Background The hospital to community transition puts patients at an increased risk of having medication errors. In 2015, a discharge medication reconciliation (MR) process was implemented in the internal medicine ward. However, because discharge orders were being written at patients’ discharge, MR was completed once the patient had already left the hospital. This process made correction of discrepancies time-consuming (phone call to patient and patient’s GP). This is why in 2016, we decided, in collaboration with the internal medicine prescribers, to reorganise the discharge MR process.
Purpose Implementation and assessment of a pre-discharge MR process in an internal medicine ward.

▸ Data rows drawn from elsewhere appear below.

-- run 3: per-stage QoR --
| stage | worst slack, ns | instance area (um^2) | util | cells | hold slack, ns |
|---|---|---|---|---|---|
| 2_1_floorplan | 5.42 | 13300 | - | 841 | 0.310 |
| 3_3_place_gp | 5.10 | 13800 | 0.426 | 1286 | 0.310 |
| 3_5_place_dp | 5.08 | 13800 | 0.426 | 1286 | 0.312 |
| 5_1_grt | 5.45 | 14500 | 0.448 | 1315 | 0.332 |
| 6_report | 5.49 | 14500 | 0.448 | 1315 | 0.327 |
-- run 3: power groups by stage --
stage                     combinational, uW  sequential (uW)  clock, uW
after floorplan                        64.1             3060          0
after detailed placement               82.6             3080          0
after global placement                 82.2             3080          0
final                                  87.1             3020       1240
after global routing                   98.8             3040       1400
Context: an optimization exercise on an open-source flow, tuned for small area. The choices shown serve that exercise and are no tape-out recipe. Only the layout flow was run in this run; the RTL was not checked for function there. Power is estimated from default activity; no workload was simulated.

## design/flow/config.mk

```make
export PLATFORM = sky130hd
export DESIGN_NAME = servo_xcvr
export DESIGN_NICKNAME = servo_xcvr
export VERILOG_FILES = /design/flow/design.v
export SDC_FILE = /design/flow/constraint.sdc
export NUM_CORES = 4
export LEC_CHECK = 0
export CAP_MARGIN = 20
export CORE_MARGIN = 2
export CORE_UTILIZATION = 25
export SLEW_MARGIN = 20
```

## design/flow/constraint.sdc

```tcl
create_clock -name core_clock -period 30.0 [get_ports {clk}]
set_input_delay 6.0000 -clock core_clock [delete_from_list [all_inputs] [get_ports {clk}]]
set_output_delay 6.0000 -clock core_clock [all_outputs]
set_load 0.01 [all_outputs]
```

Material and methods Discharge process from the internal medicine ward was reorganised and discharge orders were completed the day before patient’s discharge. Every morning, the pharmacist reviewed the discharge prescriptions of all the patients returning home and having received MR at admission (patients≥65 years old and/or having at least three chronic treatments). The discharge prescription was compared to the best possible medication history performed at admission and to the hospital prescription on the day of discharge in order to identify all the medication discrepancies. Discrepancies were then assessed with the prescriber to determine whether they were unintentional (UMD). UMD prevalence on discharge prescription and rate of UMD corrected were assessed and compared to the previous organisation (MR performed after patient’s discharge).
Results During 3 months, 52 patients were included. Among the 436 medications prescribed at discharge, UMD prevalence was 6.4% (30) among which 93% (28) were corrected, leading to an uncorrected and maintained UMD prevalence of 0.5% (2/436) in discharge orders. This new MR discharge organisation led to a 79.6% decrease (2.3% to 0.5%) in UMD prevalence and a 2.3-fold increase (40% to 93%) in correction rate in comparison with the previous organisation model.
Conclusion This study shows that anticipation of discharge prescriptions combined with MR is more effective in reducing UMD at discharge than a post-discharge MR. However, anticipation can sometimes be challenging in cases of numerous and/or unplanned discharge. In these cases, post-discharge MR could be performed to intercept and correct the main medication errors.